[Stored data entries]
========================

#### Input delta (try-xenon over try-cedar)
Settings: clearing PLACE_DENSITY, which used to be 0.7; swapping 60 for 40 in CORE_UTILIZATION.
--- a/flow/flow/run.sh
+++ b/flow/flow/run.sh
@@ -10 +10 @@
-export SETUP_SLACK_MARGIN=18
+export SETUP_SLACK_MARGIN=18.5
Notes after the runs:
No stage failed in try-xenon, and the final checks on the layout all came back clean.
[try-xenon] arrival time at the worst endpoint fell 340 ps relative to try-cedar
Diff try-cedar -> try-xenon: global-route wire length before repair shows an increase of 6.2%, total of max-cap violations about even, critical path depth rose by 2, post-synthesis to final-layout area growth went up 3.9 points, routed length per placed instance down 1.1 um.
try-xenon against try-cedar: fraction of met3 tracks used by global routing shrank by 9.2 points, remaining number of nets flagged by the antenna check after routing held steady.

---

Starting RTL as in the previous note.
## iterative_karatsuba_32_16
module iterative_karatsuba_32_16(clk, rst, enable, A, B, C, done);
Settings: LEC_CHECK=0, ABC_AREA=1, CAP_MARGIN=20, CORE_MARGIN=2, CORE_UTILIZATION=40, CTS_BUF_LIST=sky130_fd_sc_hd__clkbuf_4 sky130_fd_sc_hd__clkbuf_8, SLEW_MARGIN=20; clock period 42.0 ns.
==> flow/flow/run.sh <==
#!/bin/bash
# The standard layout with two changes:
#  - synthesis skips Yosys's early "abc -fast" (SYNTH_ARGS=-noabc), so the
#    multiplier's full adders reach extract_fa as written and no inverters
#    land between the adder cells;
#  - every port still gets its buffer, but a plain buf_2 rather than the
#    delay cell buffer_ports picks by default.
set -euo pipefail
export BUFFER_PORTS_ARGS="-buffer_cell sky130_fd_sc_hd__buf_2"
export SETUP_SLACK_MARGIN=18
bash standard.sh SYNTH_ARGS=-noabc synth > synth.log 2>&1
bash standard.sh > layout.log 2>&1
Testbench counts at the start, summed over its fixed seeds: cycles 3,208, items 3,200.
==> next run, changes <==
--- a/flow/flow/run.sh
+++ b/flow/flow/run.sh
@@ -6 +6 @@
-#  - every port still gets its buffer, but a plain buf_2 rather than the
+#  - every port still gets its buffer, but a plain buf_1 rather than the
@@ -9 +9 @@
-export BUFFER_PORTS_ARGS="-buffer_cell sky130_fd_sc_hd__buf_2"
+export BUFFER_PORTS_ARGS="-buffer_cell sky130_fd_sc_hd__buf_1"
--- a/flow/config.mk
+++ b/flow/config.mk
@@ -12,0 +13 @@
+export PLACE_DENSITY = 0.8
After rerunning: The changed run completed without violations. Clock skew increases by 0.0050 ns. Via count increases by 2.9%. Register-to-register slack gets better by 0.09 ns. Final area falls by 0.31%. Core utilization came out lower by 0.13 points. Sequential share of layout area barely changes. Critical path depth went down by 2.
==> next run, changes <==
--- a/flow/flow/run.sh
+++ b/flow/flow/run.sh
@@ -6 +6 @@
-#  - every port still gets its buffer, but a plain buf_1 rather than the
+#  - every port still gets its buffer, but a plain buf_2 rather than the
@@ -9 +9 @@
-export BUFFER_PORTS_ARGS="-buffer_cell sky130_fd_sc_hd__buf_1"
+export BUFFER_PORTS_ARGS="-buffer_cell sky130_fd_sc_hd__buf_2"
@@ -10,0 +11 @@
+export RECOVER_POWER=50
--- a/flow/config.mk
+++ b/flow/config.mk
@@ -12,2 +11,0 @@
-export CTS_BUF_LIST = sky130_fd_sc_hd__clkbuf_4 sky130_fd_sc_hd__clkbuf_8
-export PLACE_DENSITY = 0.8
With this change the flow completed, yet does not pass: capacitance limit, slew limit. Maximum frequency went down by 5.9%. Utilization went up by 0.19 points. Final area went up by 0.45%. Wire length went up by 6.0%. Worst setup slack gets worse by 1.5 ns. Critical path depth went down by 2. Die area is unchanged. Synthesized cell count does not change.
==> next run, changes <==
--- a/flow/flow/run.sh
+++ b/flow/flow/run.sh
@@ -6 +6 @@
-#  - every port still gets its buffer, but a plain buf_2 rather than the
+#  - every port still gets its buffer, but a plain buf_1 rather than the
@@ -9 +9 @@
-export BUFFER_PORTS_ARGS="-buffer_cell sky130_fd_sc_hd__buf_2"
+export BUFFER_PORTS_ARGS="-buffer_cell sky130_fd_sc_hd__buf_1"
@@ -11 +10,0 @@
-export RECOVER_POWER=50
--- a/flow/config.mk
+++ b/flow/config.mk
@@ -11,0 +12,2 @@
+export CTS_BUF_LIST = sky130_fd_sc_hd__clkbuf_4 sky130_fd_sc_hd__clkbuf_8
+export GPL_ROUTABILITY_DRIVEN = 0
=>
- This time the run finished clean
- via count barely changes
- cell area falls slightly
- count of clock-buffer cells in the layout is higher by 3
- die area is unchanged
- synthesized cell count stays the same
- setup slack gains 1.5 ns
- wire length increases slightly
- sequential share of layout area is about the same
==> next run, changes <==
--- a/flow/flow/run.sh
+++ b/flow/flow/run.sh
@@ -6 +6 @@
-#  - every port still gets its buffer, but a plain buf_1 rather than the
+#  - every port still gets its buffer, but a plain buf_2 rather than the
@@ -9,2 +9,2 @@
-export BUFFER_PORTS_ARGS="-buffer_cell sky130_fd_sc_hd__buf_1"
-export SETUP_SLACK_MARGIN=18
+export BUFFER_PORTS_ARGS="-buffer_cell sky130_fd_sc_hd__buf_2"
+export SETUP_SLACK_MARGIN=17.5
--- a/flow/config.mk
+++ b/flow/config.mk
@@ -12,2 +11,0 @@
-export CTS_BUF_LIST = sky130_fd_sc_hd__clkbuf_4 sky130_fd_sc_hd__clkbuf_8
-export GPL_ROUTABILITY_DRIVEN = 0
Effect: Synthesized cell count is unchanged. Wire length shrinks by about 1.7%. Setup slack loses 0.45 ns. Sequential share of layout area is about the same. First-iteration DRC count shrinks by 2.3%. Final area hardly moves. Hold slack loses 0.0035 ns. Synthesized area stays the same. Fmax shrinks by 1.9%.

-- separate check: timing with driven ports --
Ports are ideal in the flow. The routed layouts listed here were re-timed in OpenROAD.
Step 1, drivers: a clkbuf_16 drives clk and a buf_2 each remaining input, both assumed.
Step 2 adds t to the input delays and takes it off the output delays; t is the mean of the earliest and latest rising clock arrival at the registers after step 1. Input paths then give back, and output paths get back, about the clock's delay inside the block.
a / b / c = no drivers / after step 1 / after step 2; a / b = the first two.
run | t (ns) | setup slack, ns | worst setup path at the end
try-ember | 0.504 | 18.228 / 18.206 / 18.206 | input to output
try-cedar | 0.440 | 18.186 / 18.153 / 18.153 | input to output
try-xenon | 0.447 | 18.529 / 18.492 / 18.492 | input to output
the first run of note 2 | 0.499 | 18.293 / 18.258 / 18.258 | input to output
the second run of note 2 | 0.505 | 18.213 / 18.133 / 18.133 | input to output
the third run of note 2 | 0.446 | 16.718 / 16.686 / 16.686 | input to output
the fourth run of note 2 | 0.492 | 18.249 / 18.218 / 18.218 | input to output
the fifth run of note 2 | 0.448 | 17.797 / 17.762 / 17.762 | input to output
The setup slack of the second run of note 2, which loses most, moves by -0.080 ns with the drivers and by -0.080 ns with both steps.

========================

• [What is required]
Go through the records above and, whenever a line includes the word "both", copy it.

• [Written solution]
Step 1, drivers: a clkbuf_16 drives clk and a buf_2 each remaining input, both assumed.
The setup slack of the second run of note 2, which loses most, moves by -0.080 ns with the drivers and by -0.080 ns with both steps.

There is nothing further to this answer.